Internally, the integration of Kolbus went well, and the colleagues in Rahden (editor’s note: Kolbus location) identify very strongly with Müller Martini. We have a balanced portfolio with a mixture of ex Kolbus and Müller Martini machines, and we have also strengthened the location through product relocations. We are also continuously developing the machines that were historically built in Rahden – for example, the Publica PRO glue binder.
Beyondprint: If you look at your competitors’ portfolios, their performance often stops where Müller Martini’s only begins. Doesn’t that mean that Müller Martini is missing out on market opportunities?
Adrian Mayr: This is a question that we also discuss internally time and again. However, we have come to the conclusion that with our structure it would be difficult to offer machines with a lower performance spectrum at prices in line with the market. Against this background, we focus on the high-performance industrial sector. Knowing full well that there are submarkets that we do not cover.

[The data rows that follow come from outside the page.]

This is an optimization exercise on Yosys and OpenROAD, whose aim is small area, not a production implementation.
Only simulation tests tie the RTL to the original design; equivalence was not proved.
Power figures rest on the tool's default switching activity, not on a simulated workload.

==> flow/design.v <==
`timescale 1ns / 100ps
module crc(
  input [7:0] data_in,
  input crc_en,
  output [31:0] crc_out,
  input rst,
  input clk);
  reg [31:0] lfsr_q,lfsr_c;
  assign crc_out = lfsr_q;
  always @(*) begin
    lfsr_c[0] = lfsr_q[24] ^ lfsr_q[30] ^ data_in[0] ^ data_in[6];
    lfsr_c[1] = lfsr_q[24] ^ lfsr_q[25] ^ lfsr_q[30] ^ lfsr_q[31] ^ data_in[0] ^ data_in[1] ^ data_in[6] ^ data_in[7];
    lfsr_c[2] = lfsr_q[24] ^ lfsr_q[25] ^ lfsr_q[26] ^ lfsr_q[30] ^ lfsr_q[31] ^ data_in[0] ^ data_in[1] ^ data_in[2] ^ data_in[6] ^ data_in[7];
    lfsr_c[3] = lfsr_q[25] ^ lfsr_q[26] ^ lfsr_q[27] ^ lfsr_q[31] ^ data_in[1] ^ data_in[2] ^ data_in[3] ^ data_in[7];
    lfsr_c[4] = lfsr_q[24] ^ lfsr_q[26] ^ lfsr_q[27] ^ lfsr_q[28] ^ lfsr_q[30] ^ data_in[0] ^ data_in[2] ^ data_in[3] ^ data_in[4] ^ data_in[6];
    lfsr_c[5] = lfsr_q[24] ^ lfsr_q[25] ^ lfsr_q[27] ^ lfsr_q[28] ^ lfsr_q[29] ^ lfsr_q[30] ^ lfsr_q[31] ^ data_in[0] ^ data_in[1] ^ data_in[3] ^ data_in[4] ^ data_in[5] ^ data_in[6] ^ data_in[7];
    lfsr_c[6] = lfsr_q[25] ^ lfsr_q[26] ^ lfsr_q[28] ^ lfsr_q[29] ^ lfsr_q[30] ^ lfsr_q[31] ^ data_in[1] ^ data_in[2] ^ data_in[4] ^ data_in[5] ^ data_in[6] ^ data_in[7];
    lfsr_c[7] = lfsr_q[24] ^ lfsr_q[26] ^ lfsr_q[27] ^ lfsr_q[29] ^ lfsr_q[31] ^ data_in[0] ^ data_in[2] ^ data_in[3] ^ data_in[5] ^ data_in[7];
    lfsr_c[8] = lfsr_q[0] ^ lfsr_q[24] ^ lfsr_q[25] ^ lfsr_q[27] ^ lfsr_q[28] ^ data_in[0] ^ data_in[1] ^ data_in[3] ^ data_in[4];
    lfsr_c[9] = lfsr_q[1] ^ lfsr_q[25] ^ lfsr_q[26] ^ lfsr_q[28] ^ lfsr_q[29] ^ data_in[1] ^ data_in[2] ^ data_in[4] ^ data_in[5];
    lfsr_c[10] = lfsr_q[2] ^ lfsr_q[24] ^ lfsr_q[26] ^ lfsr_q[27] ^ lfsr_q[29] ^ data_in[0] ^ data_in[2] ^ data_in[3] ^ data_in[5];
    lfsr_c[11] = lfsr_q[3] ^ lfsr_q[24] ^ lfsr_q[25] ^ lfsr_q[27] ^ lfsr_q[28] ^ data_in[0] ^ data_in[1] ^ data_in[3] ^ data_in[4];
    lfsr_c[12] = lfsr_q[4] ^ lfsr_q[24] ^ lfsr_q[25] ^ lfsr_q[26] ^ lfsr_q[28] ^ lfsr_q[29] ^ lfsr_q[30] ^ data_in[0] ^ data_in[1] ^ data_in[2] ^ data_in[4] ^ data_in[5] ^ data_in[6];
    lfsr_c[13] = lfsr_q[5] ^ lfsr_q[25] ^ lfsr_q[26] ^ lfsr_q[27] ^ lfsr_q[29] ^ lfsr_q[30] ^ lfsr_q[31] ^ data_in[1] ^ data_in[2] ^ data_in[3] ^ data_in[5] ^ data_in[6] ^ data_in[7];
    lfsr_c[14] = lfsr_q[6] ^ lfsr_q[26] ^ lfsr_q[27] ^ lfsr_q[28] ^ lfsr_q[30] ^ lfsr_q[31] ^ data_in[2] ^ data_in[3] ^ data_in[4] ^ data_in[6] ^ data_in[7];
    lfsr_c[15] = lfsr_q[7] ^ lfsr_q[27] ^ lfsr_q[28] ^ lfsr_q[29] ^ lfsr_q[31] ^ data_in[3] ^ data_in[4] ^ data_in[5] ^ data_in[7];
    lfsr_c[16] = lfsr_q[8] ^ lfsr_q[24] ^ lfsr_q[28] ^ lfsr_q[29] ^ data_in[0] ^ data_in[4] ^ data_in[5];
    lfsr_c[17] = lfsr_q[9] ^ lfsr_q[25] ^ lfsr_q[29] ^ lfsr_q[30] ^ data_in[1] ^ data_in[5] ^ data_in[6];
    lfsr_c[18] = lfsr_q[10] ^ lfsr_q[26] ^ lfsr_q[30] ^ lfsr_q[31] ^ data_in[2] ^ data_in[6] ^ data_in[7];
    lfsr_c[19] = lfsr_q[11] ^ lfsr_q[27] ^ lfsr_q[31] ^ data_in[3] ^ data_in[7];
    lfsr_c[20] = lfsr_q[12] ^ lfsr_q[28] ^ data_in[4];
    lfsr_c[21] = lfsr_q[13] ^ lfsr_q[29] ^ data_in[5];
    lfsr_c[22] = lfsr_q[14] ^ lfsr_q[24] ^ data_in[0];
    lfsr_c[23] = lfsr_q[15] ^ lfsr_q[24] ^ lfsr_q[25] ^ lfsr_q[30] ^ data_in[0] ^ data_in[1] ^ data_in[6];
    lfsr_c[24] = lfsr_q[16] ^ lfsr_q[25] ^ lfsr_q[26] ^ lfsr_q[31] ^ data_in[1] ^ data_in[2] ^ data_in[7];
    lfsr_c[25] = lfsr_q[17] ^ lfsr_q[26] ^ lfsr_q[27] ^ data_in[2] ^ data_in[3];
    lfsr_c[26] = lfsr_q[18] ^ lfsr_q[24] ^ lfsr_q[27] ^ lfsr_q[28] ^ lfsr_q[30] ^ data_in[0] ^ data_in[3] ^ data_in[4] ^ data_in[6];
    lfsr_c[27] = lfsr_q[19] ^ lfsr_q[25] ^ lfsr_q[28] ^ lfsr_q[29] ^ lfsr_q[31] ^ data_in[1] ^ data_in[4] ^ data_in[5] ^ data_in[7];
    lfsr_c[28] = lfsr_q[20] ^ lfsr_q[26] ^ lfsr_q[29] ^ lfsr_q[30] ^ data_in[2] ^ data_in[5] ^ data_in[6];
    lfsr_c[29] = lfsr_q[21] ^ lfsr_q[27] ^ lfsr_q[30] ^ lfsr_q[31] ^ data_in[3] ^ data_in[6] ^ data_in[7];
    lfsr_c[30] = lfsr_q[22] ^ lfsr_q[28] ^ lfsr_q[31] ^ data_in[4] ^ data_in[7];
    lfsr_c[31] = lfsr_q[23] ^ lfsr_q[29] ^ data_in[5];
  end  
  always @(posedge clk) begin
    if(rst) begin
      lfsr_q <= {32{1'b1}};
    end
    else begin
      lfsr_q <= crc_en ? lfsr_c : lfsr_q;
    end
  end  
endmodule  
`timescale 1ns / 100ps
module TX_MAC (
	TX_CLK,
	SYS_RST,
	TX_START,
	TX_BUSY,
	GMII_TXD,
	GMII_TX_EN,
	CONTROL_IN
);
input wire TX_CLK;
input wire SYS_RST;
input wire TX_START;
output reg TX_BUSY;
output reg [7:0] GMII_TXD;
output reg GMII_TX_EN;
input wire [7:0] CONTROL_IN;
reg tx_start_d;
reg tx_start_dd;
reg [7:0] control_in_d;
parameter ENABLE_PADDING = 1'b1;
parameter MIN_FRAME_LENGTH = 64;
parameter [2:0] IDLE 		= 3'b000,	 
		 PREAMBLE 	= 3'b001,	 
		 CNTRL 		= 3'b010,	 
		 PAYLOAD	= 3'b011,	 
	         PAD		= 3'b100,	 
		 FCS		= 3'b101,	 
		 IFG		= 3'b110;	 
reg [2:0] state;
reg [15:0] frame_count; 
reg crc_update;
reg crc_reset;
wire [31:0] crc_out;
reg [7:0] data_count;
reg [7:0] data_out_count;
reg [7:0] IFG_delay_count;
crc inst_crc(
  .data_in(GMII_TXD),
  .crc_en(crc_update),
  .crc_out(crc_out),
  .rst(crc_reset),
  .clk(TX_CLK)
);
always @(posedge TX_CLK) begin
	if(SYS_RST) begin
		tx_start_d <= 1'b0;
		tx_start_dd <= 1'b0;
	end
	else begin
		tx_start_d <= TX_START;
		tx_start_dd <= tx_start_d;		
	end
end
always @(posedge TX_CLK) begin
	if(SYS_RST) begin
		control_in_d <= 8'h00;
	end
	else begin
		if(TX_BUSY == 1'b1) begin
			control_in_d <= CONTROL_IN;	
		end	
		else begin
			control_in_d <= 8'h00;	
		end
	end
end
always @(posedge TX_CLK) begin
	if(SYS_RST) begin
		state <= IDLE;
		GMII_TXD <= 8'h00;
		GMII_TX_EN <= 1'b0;
		TX_BUSY	<= 1'b0;
		frame_count <= 16'd0;
		data_count <= 8'h00;
		data_out_count <= 8'h00;
		crc_update <= 1'b0;
		crc_reset <= 1'b1;
		IFG_delay_count <= 8'h00;
	end
	else begin
	case(state)
	IDLE:		begin  
			if(tx_start_d == 1'b1 && tx_start_dd == 1'b0) begin
				TX_BUSY <= 1'b1;
				frame_count <= 16'd0;
				data_count <= 8'h00;
				data_out_count <= 8'h00;
				GMII_TXD <= 8'h00;
				GMII_TX_EN <= 1'b0;
				crc_update <= 1'b0;
				crc_reset <= 1'b1;
				IFG_delay_count <= 8'h0C;
				state <= PREAMBLE;
			end			
			end
	PREAMBLE:	begin
			frame_count <= frame_count + 1'b1;
			crc_reset <= 1'b1;
			crc_update <= 1'b0;
			GMII_TXD <= 8'h55;
			GMII_TX_EN <= 1'b1;
			if(frame_count == 16'd7) begin
				GMII_TXD <= 8'hD5;
				state	 <= CNTRL;
				crc_reset <= 1'b0;
				crc_update <= 1'b1;
			end		
			end
	CNTRL:		begin
			frame_count <= frame_count + 1'b1;
			data_count <= control_in_d[7:0];
			GMII_TXD <= control_in_d[7:0];
			state <= PAYLOAD; 						
			end
	PAYLOAD:	begin
			frame_count <= frame_count + 1'b1;
			GMII_TXD <= data_out_count[7:0];
			data_out_count <= data_out_count + 1'b1;
			if(data_out_count == data_count[7:0]) begin
				if(ENABLE_PADDING && (frame_count < MIN_FRAME_LENGTH-5)) begin
					state <= PAD;	
				end
				else begin								
				state <= FCS;
				data_out_count <= 8'h00;
				frame_count <= 16'd0;
				end
			end			
			end		
	PAD:		begin
			frame_count <= frame_count + 1'b1;
			GMII_TXD <= 8'h00;
			if(frame_count == (MIN_FRAME_LENGTH -5)) begin
				frame_count <= 16'd0;
				state <= FCS;
			end
			end
	FCS:		begin
			frame_count <= frame_count + 1'b1;
			case(frame_count)
				16'd0: begin GMII_TXD <= crc_out[7:0]; end
				16'd1: begin GMII_TXD <= crc_out[15:8]; end
				16'd2: begin GMII_TXD <= crc_out[23:16]; end
				16'd3: begin GMII_TXD <= crc_out[31:24]; end			
			endcase
			if(frame_count == 16'd3) begin
				frame_count <= 16'd0;				
				IFG_delay_count <= 8'h0C;
				crc_reset <= 1'b1;
				crc_update <= 1'b0;			
				state <= IFG;
			end
			end
	IFG:		begin
			frame_count <= frame_count + 1'b1;
			GMII_TXD <= 8'h00;
			if(frame_count == (IFG_delay_count[7:0])) begin
				TX_BUSY <= 1'b0;
				frame_count <= 16'd0;
				GMII_TX_EN <= 1'b0;
				state <= IDLE;
			end			
			end
	endcase	
	end
end
endmodule
==> flow/run.sh <==
#!/bin/bash
# synth_recipe.tcl (not shown) runs the flow's synth.tcl, then flattens the netlist and writes it again
# the make line also repeats each setting of config.mk as NAME=value (left out here)
make -C /OpenROAD-flow-scripts/flow DESIGN_CONFIG=/design/flow/config.mk WORK_HOME=/design/flow/orfs CLKGATE_MAP_FILE= SYNTH_SCRIPT=/design/flow/synth_recipe.tcl finish
==> flow/config.mk <==
export PLATFORM = sky130hd
export DESIGN_NAME = TX_MAC
export DESIGN_NICKNAME = TX_MAC
export VERILOG_FILES = /design/flow/design.v
export SDC_FILE = /design/flow/constraint.sdc
export NUM_CORES = 4
export LEC_CHECK = 0
export CAP_MARGIN = 20
export CORE_MARGIN = 2
export CORE_UTILIZATION = 40
export SLEW_MARGIN = 20
==> flow/constraint.sdc <==
create_clock -name core_clock -period 8.0 [get_ports {TX_CLK}]
set_input_delay 1.6000 -clock core_clock [delete_from_list [all_inputs] [get_ports {TX_CLK}]]
set_output_delay 1.6000 -clock core_clock [all_outputs]
set_load 0.01 [all_outputs]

Beyondprint: Layflat bindings are currently developing into a hype. What solutions can Müller Martini offer here?
Adrian Mayr: Currently we do not have a solution. We are observing the development and looking at how layflat binding could fit into an industrial environment. We are currently working with adhesive manufacturers to further improve the opening behavior.
Beyondprint: Robots are slowly but surely making their way into print finishing. Will Müller Martini also have approaches and corresponding solutions here?

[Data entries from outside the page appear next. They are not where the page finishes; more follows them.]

Background: an optimization exercise with open tools, aiming at small area, a short achievable clock period and few clock cycles per item. Do not read the settings as production practice. The RTL was checked by simulation tests, not by an equivalence proof against the original design.

run 1:
Design multdiv, start of the top module:
module multdiv(data_operandA, data_operandB, ctrl_MULT, ctrl_DIV, clock, reset,
               data_result, data_exception, data_resultRDY);
Size: about 1600 cells after synthesis, ~130 flip-flops, ~100 I/O pins, roughly 0.012 mm^2 of cells after synthesis.
export LEC_CHECK = 0
export CAP_MARGIN = 20
export CORE_MARGIN = 2
export CORE_UTILIZATION = 40
export CTS_BUF_LIST = sky130_fd_sc_hd__clkbuf_4 sky130_fd_sc_hd__clkbuf_8
export CTS_CLUSTER_SIZE = 24
export SETUP_SLACK_MARGIN = 2.6
export SLEW_MARGIN = 20
create_clock -name core_clock -period 6.0 [get_ports {clock}]
standard.sh (not shown) runs the stock make flow with config.mk's settings and CLKGATE_MAP_FILE= SYNTH_SCRIPT=/design/flow/synth_recipe.tcl, a recipe that flattens the netlist after the stock synthesis.
==> flow/flow/run.sh <==
#!/bin/bash
# Standard layout, with the ports buffered by a small plain buffer instead
# of the delay cell buffer_ports picks by default.
set -euo pipefail
bash standard.sh "BUFFER_PORTS_ARGS=-buffer_cell sky130_fd_sc_hd__buf_2" finish > standard.log 2>&1
Testbench counts of run 1, summed over its fixed seeds: cycles 28,877, ops 3,200.
Inputs modified between run 1 and run 2:
# run 1
export LEC_CHECK = 0
export CAP_MARGIN = 20
export CORE_MARGIN = 2
export CORE_UTILIZATION = 40
export CTS_BUF_LIST = sky130_fd_sc_hd__clkbuf_4 sky130_fd_sc_hd__clkbuf_8
export CTS_CLUSTER_SIZE = 24
export SETUP_SLACK_MARGIN = 2.6
export SLEW_MARGIN = 20
create_clock -name core_clock -period 6.0 [get_ports {clock}]
# run 2
export LEC_CHECK = 0
export CAP_MARGIN = 20
export CORE_MARGIN = 2
export CORE_UTILIZATION = 40
export SETUP_SLACK_MARGIN = 2.6
export SLEW_MARGIN = 20
create_clock -name core_clock -period 6.0 [get_ports {clock}]
==> flow/run.sh (new file) <==
#!/bin/bash
# synth_recipe.tcl (not shown) runs the flow's synth.tcl, then flattens the netlist and writes it again
# the make line also repeats each setting of config.mk as NAME=value (left out here)
make -C /OpenROAD-flow-scripts/flow DESIGN_CONFIG=/design/flow/config.mk WORK_HOME=/design/flow/orfs CLKGATE_MAP_FILE= SYNTH_SCRIPT=/design/flow/synth_recipe.tcl finish
removed: flow/flow/run.sh
removed: flow/standard.sh
Notes after the runs:
- Run 2 completed every stage of the flow, and the final layout passed the timing, DRC and antenna checks.
- [compare] base=run 1 new=run 2: share of the cycle needed by the critical path after routing +0.68 points; final critical-path setup slack shows a reduction of 0.041 ns; number of search-and-repair iterations in the first detailed-routing pass shrank by 4; fraction of cell area in non-clock buffers increased 3.9 points; final standard cell count with taps included and fillers excluded climbed 0.60%.
- Run 1 has a higher number of post-CTS setup repair buffers than run 2.
- The standard cell with the maximum stage delay on the critical path comes out sky130_fd_sc_hd__dfxtp_4 in one run and sky130_fd_sc_hd__edfxtp_1 in the other, namely in run 2 and run 1 respectively.
Modified inputs, run 3 compared to run 2
# run 2
export LEC_CHECK = 0
export CAP_MARGIN = 20
export CORE_MARGIN = 2
export CORE_UTILIZATION = 40
export SETUP_SLACK_MARGIN = 2.6
export SLEW_MARGIN = 20
create_clock -name core_clock -period 6.0 [get_ports {clock}]
# run 3
export LEC_CHECK = 0
export CAP_MARGIN = 20
export CORE_MARGIN = 2
export CORE_UTILIZATION = 40
export CTS_BUF_LIST = sky130_fd_sc_hd__clkbuf_4 sky130_fd_sc_hd__clkbuf_8
export CTS_CLUSTER_SIZE = 24
export SETUP_SLACK_MARGIN = 2.3
export SLEW_MARGIN = 20
create_clock -name core_clock -period 6.0 [get_ports {clock}]
==> flow/flow/run.sh (new file) <==
#!/bin/bash
# Standard layout, with the ports buffered by a small plain buffer instead
# of the delay cell buffer_ports picks by default.
set -euo pipefail
bash standard.sh "BUFFER_PORTS_ARGS=-buffer_cell sky130_fd_sc_hd__buf_2" finish > standard.log 2>&1
==> flow/standard.sh (new file) <==
#!/bin/bash
# synth_recipe.tcl (not shown) runs the flow's synth.tcl, then flattens the netlist and writes it again
# the make line also repeats each setting of config.mk as NAME=value (left out here)
make -C /OpenROAD-flow-scripts/flow DESIGN_CONFIG=/design/flow/config.mk WORK_HOME=/design/flow/orfs CLKGATE_MAP_FILE= SYNTH_SCRIPT=/design/flow/synth_recipe.tcl "${@:-finish}"
removed: flow/run.sh
Findings:
- Run 2 → run 3: core utilization fell by 5.0 points, clock-buffer cell count rose by 3, cell area reported after detailed placement fell by 530 um^2.
- Looking at most common library cell in the layout ignoring fill and taps, the sky130_fd_sc_hd__nor2_1 result is from run 2; the sky130_fd_sc_hd__a21oi_1 one comes from run 3.
Changes in run 4 relative to run 3:
# run 3
export LEC_CHECK = 0
export CAP_MARGIN = 20
export CORE_MARGIN = 2
export CORE_UTILIZATION = 40
export CTS_BUF_LIST = sky130_fd_sc_hd__clkbuf_4 sky130_fd_sc_hd__clkbuf_8
export CTS_CLUSTER_SIZE = 24
export SETUP_SLACK_MARGIN = 2.3
export SLEW_MARGIN = 20
create_clock -name core_clock -period 6.0 [get_ports {clock}]
# run 4
export LEC_CHECK = 0
export CAP_MARGIN = 20
export CORE_MARGIN = 2
export CORE_UTILIZATION = 40
export CTS_BUF_LIST = sky130_fd_sc_hd__clkbuf_4 sky130_fd_sc_hd__clkbuf_8
export CTS_CLUSTER_SIZE = 24
export SETUP_SLACK_MARGIN = 2.9
export SLEW_MARGIN = 20
create_clock -name core_clock -period 6.0 [get_ports {clock}]
### Flow results
Between run 3 and run 4, detailed-placement wirelength estimate is lower for run 4, run 3 comes in above that. Per the comparison of run 4 with run 3, area overhead of the layout relative to synthesis higher, portion of the layout cell area used by clock cells saw a decrease, area occupied by multi-input gates saw an increase. Last element of the critical path: y[26] -> run 4, s_2y -> run 3. From run 3 to run 4 the numbers moved as follows: placed instance count has remained practically unchanged; count of cell instances traversed by the critical path went up 2; final cell count up 5.1%; count of clock-buffer cells in the layout saw a decrease.

## what the ideal ports hide
Ports are ideal in the flow. The routed layouts listed here were re-timed in OpenROAD. Step 1 sets driving cells, clkbuf_16 on the clock port and buf_2 on the other inputs (assumed; they add their load-dependent delay and slew). Step 2 also shifts input and output timing later by t, the mid clock arrival at the registers, as if the neighbouring blocks saw the same clock. Three values: ideal ports, drivers, drivers and shift; two values: the first two.
run	t (ns)	slack for setup (ns)	worst setup path after step 2
run 1	0.520	2.558 / 2.558 / 2.227	input to register
run 2	0.478	2.517 / 2.517 / 2.266	input to register
run 3	0.499	2.439 / 2.439 / 1.996	input to register
run 4	0.518	2.687 / 2.687 / 2.438	input to register
After both steps setup and hold are still met in every run listed. The setup slack of run 3, which loses most, moves by 0.000 ns with the drivers and by -0.443 ns with both steps.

Adrian Mayr: Yes, definitely. Robotics is an elementary component of the Smart Factory to close the gaps that still exist in the transfer of products between the individual work steps, which we are working on intensively. In addition to mass production, the robots should also be able to cope with variable production, which, however, increases the technological requirements.
Beyondprint: Your solutions are packed with sensors and cameras, so artificial intelligence (AI) is almost a given?
Adrian Mayr: With our self-developed camera system ASIR PRO, we are moving in this direction. It analyses printed sheets by means of 1D/2D barcode or image comparison. Defective sheets are detected and ejected. The camera system still has a lot of potential for AI. We also have some ideas, but not everything can be implemented at the same time.
Beyondprint: What do you think the “new normal” often cited today will look like for the printing industry?
Adrian Mayr: Companies that do not close their minds to digitalization and align their processes and machinery to it will continue to be successful. The classic, volume-oriented print market will certainly be around for a few more years, but consolidation will continue there due to the low margins. If you look at the figures for the printing industry in the USA, you can see a rebound in certain areas. The fact that this trend is taking place in a digital-savvy country like the USA is a positive sign.
Beyondprint: Don’t you think there is too much talk in the industry about automation and efficiency and not enough about how to increase the value of print?
Adrian Mayr: Print products transport emotions. We have to play this trump card to increase the appeal for the recipient, reader and whomever else. This is a topic that the entire industry must address.
Beyondprint: Mr. Mayr, thank you for the interview!